Segment Start: Input material
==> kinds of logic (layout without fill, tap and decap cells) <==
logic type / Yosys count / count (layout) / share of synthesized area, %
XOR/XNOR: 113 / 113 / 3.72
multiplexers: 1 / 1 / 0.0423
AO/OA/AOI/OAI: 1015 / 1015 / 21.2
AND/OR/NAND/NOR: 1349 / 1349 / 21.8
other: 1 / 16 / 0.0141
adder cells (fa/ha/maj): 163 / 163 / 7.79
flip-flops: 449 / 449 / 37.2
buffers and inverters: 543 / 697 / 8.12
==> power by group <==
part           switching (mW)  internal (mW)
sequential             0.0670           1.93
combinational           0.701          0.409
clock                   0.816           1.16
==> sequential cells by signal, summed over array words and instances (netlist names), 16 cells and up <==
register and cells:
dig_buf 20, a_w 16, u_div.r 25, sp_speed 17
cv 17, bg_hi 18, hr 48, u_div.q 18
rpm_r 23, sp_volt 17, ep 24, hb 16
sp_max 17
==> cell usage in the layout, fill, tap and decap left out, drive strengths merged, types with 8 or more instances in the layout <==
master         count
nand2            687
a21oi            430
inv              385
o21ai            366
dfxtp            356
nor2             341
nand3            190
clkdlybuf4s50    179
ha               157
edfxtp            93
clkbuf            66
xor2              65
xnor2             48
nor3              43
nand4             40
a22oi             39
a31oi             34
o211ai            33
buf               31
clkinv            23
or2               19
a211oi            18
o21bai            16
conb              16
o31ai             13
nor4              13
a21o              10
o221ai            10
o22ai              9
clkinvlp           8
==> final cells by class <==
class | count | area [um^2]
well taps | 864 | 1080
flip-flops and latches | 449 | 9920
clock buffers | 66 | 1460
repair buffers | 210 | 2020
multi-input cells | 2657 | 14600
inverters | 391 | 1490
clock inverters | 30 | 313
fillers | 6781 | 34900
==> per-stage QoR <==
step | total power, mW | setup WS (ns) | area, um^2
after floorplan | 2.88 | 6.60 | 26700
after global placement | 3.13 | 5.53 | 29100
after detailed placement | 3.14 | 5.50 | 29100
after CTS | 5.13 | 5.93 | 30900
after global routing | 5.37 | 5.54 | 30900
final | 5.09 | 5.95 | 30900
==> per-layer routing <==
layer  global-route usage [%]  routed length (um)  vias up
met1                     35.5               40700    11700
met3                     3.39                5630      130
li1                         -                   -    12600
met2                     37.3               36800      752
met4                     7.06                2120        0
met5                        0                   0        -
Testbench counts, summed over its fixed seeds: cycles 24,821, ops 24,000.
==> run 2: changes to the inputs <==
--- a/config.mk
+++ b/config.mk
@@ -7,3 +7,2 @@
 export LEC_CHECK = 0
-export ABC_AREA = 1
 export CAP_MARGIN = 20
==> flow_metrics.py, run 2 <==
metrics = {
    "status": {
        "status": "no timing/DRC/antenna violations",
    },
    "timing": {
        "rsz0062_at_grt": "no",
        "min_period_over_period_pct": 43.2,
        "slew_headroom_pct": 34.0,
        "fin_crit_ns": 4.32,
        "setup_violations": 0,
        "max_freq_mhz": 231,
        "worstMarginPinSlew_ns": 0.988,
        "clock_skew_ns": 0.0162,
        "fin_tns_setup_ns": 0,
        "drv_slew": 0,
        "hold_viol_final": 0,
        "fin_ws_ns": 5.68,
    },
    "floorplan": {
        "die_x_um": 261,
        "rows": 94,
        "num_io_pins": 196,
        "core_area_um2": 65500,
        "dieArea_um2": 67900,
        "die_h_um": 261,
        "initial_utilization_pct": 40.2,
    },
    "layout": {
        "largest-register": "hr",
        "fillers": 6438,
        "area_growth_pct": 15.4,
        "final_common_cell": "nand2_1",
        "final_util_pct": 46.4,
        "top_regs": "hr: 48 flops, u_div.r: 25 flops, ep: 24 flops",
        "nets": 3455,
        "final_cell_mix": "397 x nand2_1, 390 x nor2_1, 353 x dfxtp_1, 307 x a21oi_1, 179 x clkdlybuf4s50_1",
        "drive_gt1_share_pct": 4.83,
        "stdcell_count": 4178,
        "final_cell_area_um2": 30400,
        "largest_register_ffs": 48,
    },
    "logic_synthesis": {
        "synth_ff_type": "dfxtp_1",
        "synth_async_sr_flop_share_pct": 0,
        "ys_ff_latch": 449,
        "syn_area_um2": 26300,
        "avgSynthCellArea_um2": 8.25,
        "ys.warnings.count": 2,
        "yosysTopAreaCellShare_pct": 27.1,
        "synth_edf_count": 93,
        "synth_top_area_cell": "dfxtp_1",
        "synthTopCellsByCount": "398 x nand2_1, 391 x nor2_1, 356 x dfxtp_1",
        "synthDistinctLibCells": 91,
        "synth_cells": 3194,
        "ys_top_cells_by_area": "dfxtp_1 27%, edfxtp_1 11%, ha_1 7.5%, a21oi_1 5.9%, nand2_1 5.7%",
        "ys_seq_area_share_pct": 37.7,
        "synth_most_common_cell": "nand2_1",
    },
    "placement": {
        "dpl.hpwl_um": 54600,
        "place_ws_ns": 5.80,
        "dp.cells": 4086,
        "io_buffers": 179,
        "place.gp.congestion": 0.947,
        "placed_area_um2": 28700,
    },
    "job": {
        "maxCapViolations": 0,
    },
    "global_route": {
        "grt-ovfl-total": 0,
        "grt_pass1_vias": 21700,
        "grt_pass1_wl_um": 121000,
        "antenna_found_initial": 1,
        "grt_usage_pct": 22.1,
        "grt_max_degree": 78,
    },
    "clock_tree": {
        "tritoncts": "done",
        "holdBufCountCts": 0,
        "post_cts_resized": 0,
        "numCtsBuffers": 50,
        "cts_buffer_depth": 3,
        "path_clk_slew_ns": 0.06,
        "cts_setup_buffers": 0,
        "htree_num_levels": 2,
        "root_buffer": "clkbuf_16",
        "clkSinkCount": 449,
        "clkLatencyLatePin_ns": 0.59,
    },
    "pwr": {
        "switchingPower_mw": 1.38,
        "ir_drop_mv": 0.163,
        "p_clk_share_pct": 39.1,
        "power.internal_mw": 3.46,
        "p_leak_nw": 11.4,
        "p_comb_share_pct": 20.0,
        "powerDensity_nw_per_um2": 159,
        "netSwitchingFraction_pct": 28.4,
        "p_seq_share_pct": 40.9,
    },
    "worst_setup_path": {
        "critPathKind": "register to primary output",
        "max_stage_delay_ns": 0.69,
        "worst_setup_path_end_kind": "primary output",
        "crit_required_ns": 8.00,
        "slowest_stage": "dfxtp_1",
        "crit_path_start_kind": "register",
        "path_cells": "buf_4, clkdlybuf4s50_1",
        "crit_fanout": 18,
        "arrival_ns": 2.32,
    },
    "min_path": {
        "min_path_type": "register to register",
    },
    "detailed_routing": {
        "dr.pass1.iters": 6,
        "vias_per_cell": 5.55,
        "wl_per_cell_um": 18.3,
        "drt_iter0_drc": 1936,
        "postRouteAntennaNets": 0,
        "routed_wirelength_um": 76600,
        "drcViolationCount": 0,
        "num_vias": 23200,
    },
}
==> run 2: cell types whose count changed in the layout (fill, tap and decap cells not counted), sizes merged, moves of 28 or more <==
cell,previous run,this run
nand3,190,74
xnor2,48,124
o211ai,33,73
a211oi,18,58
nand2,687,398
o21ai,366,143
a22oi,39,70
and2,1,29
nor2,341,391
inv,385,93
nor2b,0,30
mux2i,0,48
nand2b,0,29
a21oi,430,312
From an optimization exercise on the open Yosys and OpenROAD flow, aimed at small area, a short achievable clock period and few clock cycles; shortcuts taken in it are not production practice.
Where RTL was checked, it was by simulation tests only, not by an equivalence proof against the original.
No functional check of the RTL was part of runs 2 and 3.
Power is estimated from default activity; no workload was simulated.

--- config.mk ---
export PLATFORM = sky130hd
export DESIGN_NAME = mix_core
export DESIGN_NICKNAME = mix_core
export VERILOG_FILES = /design/flow/design.v
export SDC_FILE = /design/flow/constraint.sdc
export NUM_CORES = 4
export LEC_CHECK = 0
export ABC_AREA = 1
export CAP_MARGIN = 20
export CORE_MARGIN = 2
export CORE_UTILIZATION = 40
export CTS_BUF_LIST = sky130_fd_sc_hd__clkbuf_8
export CTS_CLUSTER_SIZE = 24
export PLACE_DENSITY = 0.6
export SLEW_MARGIN = 20
export TNS_END_PERCENT = 100
--- constraint.sdc ---
create_clock -name core_clock -period 10.0 [get_ports {clk}]
set_input_delay 2.0000 -clock core_clock [delete_from_list [all_inputs] [get_ports {clk}]]
set_output_delay 2.0000 -clock core_clock [all_outputs]
set_load 0.01 [all_outputs]
--- design.v ---
module mix_core (
    input  wire        clk,
    input  wire        rst,
    output reg         mem_req,
    output reg         mem_we,
    output reg  [11:0] mem_addr,
    output reg  [30:0] mem_wdata,
    input  wire        mem_ack,
    input  wire [30:0] mem_rdata,
    output wire        halted,
    output reg  [2:0]  fault_kind,
    output reg  [13:0] fault_operand,
    output reg  [11:0] pc,
    output reg         ov,
    output reg  [30:0] rA,
    output reg  [30:0] rX,
    output reg  [12:0] rI1,
    output reg  [12:0] rI2,
    output reg  [12:0] rI3,
    output reg  [12:0] rI4,
    output reg  [12:0] rI5,
    output reg  [12:0] rI6
);
    localparam [2:0] F_INDEX     = 3'd1;
    localparam [2:0] F_INDEXSPEC = 3'd2;
    localparam [2:0] F_ARG       = 3'd3;
    localparam [2:0] F_OPCODE    = 3'd4;
    localparam [2:0] P_F0   = 3'd0;   
    localparam [2:0] P_FD   = 3'd1;   
    localparam [2:0] P_R    = 3'd2;   
    localparam [2:0] P_W    = 3'd3;   
    localparam [2:0] P_NF1  = 3'd4;   
    localparam [2:0] P_NF2  = 3'd5;   
    localparam [2:0] P_HALT = 3'd6;
    reg [2:0]  ph;
    reg        halt_q;
    assign halted = halt_q;
    reg [30:0] nb;         
    reg        nb_pcf;     
    reg [13:0] idx_q;      
    reg [5:0]  cur_c;      
    reg [2:0]  cur_r;      
    reg        cur_l0;     
    reg [4:0]  cur_fm;     
    reg        ex1;        
    reg        exn;        
    reg        ex2;        
    reg [2:0]  ex_r;       
    reg        add_es;     
    reg        add_s;      
    wire        n_sign = nb[30];
    wire [11:0] n_addr = nb[29:18];
    wire [5:0]  n_i    = nb[17:12];
    wire [5:0]  n_f    = nb[11:6];
    wire [5:0]  n_c    = nb[5:0];
    wire [2:0]  n_l    = n_f[5:3];
    wire [2:0]  n_r    = n_f[2:0];
    wire n_bad_i = (n_i > 6'd6);
    wire n_bad_f = !((n_r <= 3'd5) && (n_l <= n_r));
    wire n_known = (n_c == 6'd1) || (n_c == 6'd2) || ((n_c >= 6'd8) && (n_c <= 6'd33));
    wire n_half  = ((n_c >= 6'd25) && (n_c <= 6'd30)) || (n_c == 6'd32);
    wire [2:0] n_s = (n_l == 3'd0) ? 3'd1 : n_l;
    wire [2:0] n_k = (n_l == 3'd0 && n_r == 3'd0) ? 3'd0 : (n_r - n_s + 3'd1);
    wire n_bad_k = n_half && (n_k > 3'd2);
    wire [4:0] n_fm;
    genvar gi;
    generate
        for (gi = 1; gi <= 5; gi = gi + 1) begin : g_nfm
            assign n_fm[5 - gi] = (gi >= n_l) && (gi <= n_r);
        end
    endgenerate
    wire [13:0] ea      = idx_q + ({2'b00, n_addr} ^ {14{n_sign}}) + {13'd0, n_sign};
    wire        ea_bad  = ea[13] || (ea[12:0] >= 13'd4000);
    wire early_fault = nb_pcf || n_bad_i || n_bad_f;
    wire any_fault   = early_fault || !n_known || n_bad_k || ea_bad;
    reg [2:0]  d_kind;
    reg [13:0] d_operand;
    always @(*) begin
        if (nb_pcf) begin
            d_kind = F_INDEX;     d_operand = {2'b00, pc};
        end else if (n_bad_i) begin
            d_kind = F_INDEXSPEC; d_operand = {8'd0, n_i};
        end else if (n_bad_f) begin
            d_kind = F_ARG;       d_operand = {8'd0, n_f};
        end else if (!n_known) begin
            d_kind = F_OPCODE;    d_operand = {8'd0, n_c};
        end else if (n_bad_k) begin
            d_kind = F_ARG;       d_operand = {11'd0, n_k};
        end else begin
            d_kind = F_INDEX;     d_operand = ea;
        end
    end
    wire       c_sub   = (cur_c[1:0] == 2'd2);
    wire       c_load  = (cur_c[5:3] == 3'd1) || (cur_c[5:3] == 3'd2);
    wire       c_loadn = (cur_c[5:3] == 3'd2);
    wire       c_store = cur_c[5] || (cur_c[4] && cur_c[3]);
    wire       c_stzero = cur_c[5];    
    wire [2:0] c_reg  = cur_c[2:0];
    wire [29:0] fm = {{6{cur_fm[4]}}, {6{cur_fm[3]}}, {6{cur_fm[2]}},
                      {6{cur_fm[1]}}, {6{cur_fm[0]}}};
    function [30:0] shr;
        input [30:0] x;
        input [2:0]  r;
        case (r)
            3'd5: shr = x;
            3'd4: shr = {6'd0,  x[30:6]};
            3'd3: shr = {12'd0, x[30:12]};
            3'd2: shr = {18'd0, x[30:18]};
            3'd1: shr = {24'd0, x[30:24]};
            default: shr = {30'd0, x[30]};
        endcase
    endfunction
    function [29:0] shl;
        input [29:0] x;
        input [2:0]  r;
        case (r)
            3'd5: shl = x;
            3'd4: shl = {x[23:0], 6'd0};
            3'd3: shl = {x[17:0], 12'd0};
            3'd2: shl = {x[11:0], 18'd0};
            3'd1: shl = {x[5:0],  24'd0};
            default: shl = 30'd0;
        endcase
    endfunction
    reg [30:0] st_src;
    always @(*) begin
        if (c_stzero)
            st_src = 31'd0;
        else case (c_reg)
            3'd0: st_src = rA;
            3'd1: st_src = {rI1[12], 18'd0, rI1[11:0]};
            3'd2: st_src = {rI2[12], 18'd0, rI2[11:0]};
            3'd3: st_src = {rI3[12], 18'd0, rI3[11:0]};
            3'd4: st_src = {rI4[12], 18'd0, rI4[11:0]};
            3'd5: st_src = {rI5[12], 18'd0, rI5[11:0]};
            3'd6: st_src = {rI6[12], 18'd0, rI6[11:0]};
            default: st_src = rX;
        endcase
    end
    wire [29:0] rd_keep = c_store ? ~fm : fm;
    wire [29:0] st_sh   = c_store ? (shl(st_src[29:0], cur_r) & fm) : 30'd0;
    wire        st_sgn  = c_store && cur_l0;
    wire [30:0] rd_word = {st_sgn ? st_src[30] : mem_rdata[30],
                           (mem_rdata[29:0] & rd_keep) | st_sh};
    wire        rd_es   = (cur_l0 && (rA[30] ^ mem_rdata[30])) ^ c_sub;
    wire        sa     = cur_l0 && rA[30];
    wire        inv    = !ex1 || add_es;
    wire [29:0] fm_a   = ex1 ? fm : 30'd0;
    wire [30:0] op_a   = {1'b0, rA[29:0] & fm_a};
    wire [30:0] op_b   = {ex1 ? 1'b0 : mem_wdata[30], mem_wdata[29:0]} ^ {31{inv}};
    wire [31:0] sum    = {1'b0, op_a} + {1'b0, op_b} + {31'd0, inv};
    wire        neg    = add_es && !sum[31];          
    wire [30:0] res      = shr({ex2 && mem_wdata[30], mem_wdata[29:0]}, ex_r);
    wire        res_zero = (res == 31'd0);
    wire        ld_sgn   = cur_l0 && (mem_wdata[30] ^ c_loadn);
    wire [30:0] ld_word  = {ld_sgn, res[29:0]};
    wire [12:0] ld_half  = {ld_sgn, res[11:0]};
    reg [12:0] idx_sm;
    always @(*) begin
        if (ex1 && c_load && (c_reg == n_i[2:0]) && (n_i[2:0] != 3'd0))
            idx_sm = ld_half;
        else case (n_i[2:0])
            3'd1: idx_sm = rI1;
            3'd2: idx_sm = rI2;
            3'd3: idx_sm = rI3;
            3'd4: idx_sm = rI4;
            3'd5: idx_sm = rI5;
            3'd6: idx_sm = rI6;
            default: idx_sm = 13'd0;
        endcase
    end
    wire [13:0] idx_tc = idx_sm[12] ? -{2'b00, idx_sm[11:0]} : {2'b00, idx_sm[11:0]};
    wire [11:0] pc_inc   = pc + 12'd1;
    wire        no_fetch = (pc >= 12'd3999);
    wire decode = ((ph == P_FD) && mem_ack) || (ph == P_NF2);
    always @(posedge clk) begin
        idx_q <= idx_tc;
        if (rst) begin
            ph      <= P_F0;
            halt_q  <= 1'b0;
            mem_req <= 1'b1;
            mem_we  <= 1'b0;
            mem_addr <= 12'd0;
            pc      <= 12'd0;
            nb_pcf  <= 1'b0;
            ex1     <= 1'b0;
            exn     <= 1'b0;
            ex2     <= 1'b0;
            ov      <= 1'b0;
            rA      <= 31'd0;
            rX      <= 31'd0;
            rI1     <= 13'd0;
            rI2     <= 13'd0;
            rI3     <= 13'd0;
            rI4     <= 13'd0;
            rI5     <= 13'd0;
            rI6     <= 13'd0;
        end else begin
            ex1 <= 1'b0;
            exn <= 1'b0;
            ex2 <= 1'b0;
            if (ex1) begin
                if (c_load) begin
                    case (c_reg)
                        3'd0: rA  <= ld_word;
                        3'd1: rI1 <= ld_half;
                        3'd2: rI2 <= ld_half;
                        3'd3: rI3 <= ld_half;
                        3'd4: rI4 <= ld_half;
                        3'd5: rI5 <= ld_half;
                        3'd6: rI6 <= ld_half;
                        default: rX <= ld_word;
                    endcase
                end else begin
                    mem_wdata <= sum[30:0];
                    add_s     <= sa ^ neg;
                    exn       <= neg;
                    ex2       <= !neg;
                end
            end
            if (exn) begin
                mem_wdata <= sum[30:0];
                ex2       <= 1'b1;
            end
            if (ex2) begin
                rA <= {add_s && !res_zero, res[29:0]};
                if (res[30])
                    ov <= 1'b1;
            end
            case (ph)
                P_F0: begin
                    if (mem_ack) begin
                        nb       <= mem_rdata;
                        mem_addr <= pc_inc;
                        ph       <= P_FD;
                    end
                end
                P_R: begin
                    if (mem_ack) begin
                        mem_wdata <= rd_word;
                        add_es    <= rd_es;
                        ex_r      <= cur_r;
                        if (c_store) begin
                            mem_we <= 1'b1;
                            ph     <= P_W;
                        end else begin
                            ex1 <= 1'b1;
                            if (no_fetch || nb_pcf) begin
                                mem_req <= 1'b0;
                                ph      <= P_NF1;
                            end else begin
                                mem_addr <= pc_inc;
                                ph       <= P_FD;
                            end
                        end
                    end
                end
                P_W: begin
                    if (mem_ack) begin
                        mem_we <= 1'b0;
                        if (mem_addr == pc)
                            nb <= mem_wdata;
                        if (no_fetch || nb_pcf) begin
                            mem_req <= 1'b0;
                            ph      <= P_NF1;
                        end else begin
                            mem_addr <= pc_inc;
                            ph       <= P_FD;
                        end
                    end
                end
                P_NF1: ph <= P_NF2;
                P_HALT: halt_q <= 1'b1;
                default: ;
            endcase
            if (decode) begin
                fault_kind    <= d_kind;
                fault_operand <= d_operand;
                cur_c         <= n_c;
                cur_r         <= n_r;
                cur_l0        <= (n_l == 3'd0);
                cur_fm        <= n_fm;
                mem_addr      <= ea[11:0];
                if (ph == P_FD)
                    nb <= mem_rdata;
                else
                    nb_pcf <= 1'b1;
                if (!early_fault)
                    pc <= pc_inc;
                if (any_fault) begin
                    mem_req <= 1'b0;
                    halt_q  <= !exn;
                    ph      <= P_HALT;
                end else begin
                    mem_req  <= 1'b1;
                    ph       <= P_R;
                end
            end
        end
    end
endmodule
Segment End: Input material
= Problem statement =
In the material above, find each line that has the string "primary" and return it.

= Exercise output =
        "critPathKind": "register to primary output",
        "worst_setup_path_end_kind": "primary output",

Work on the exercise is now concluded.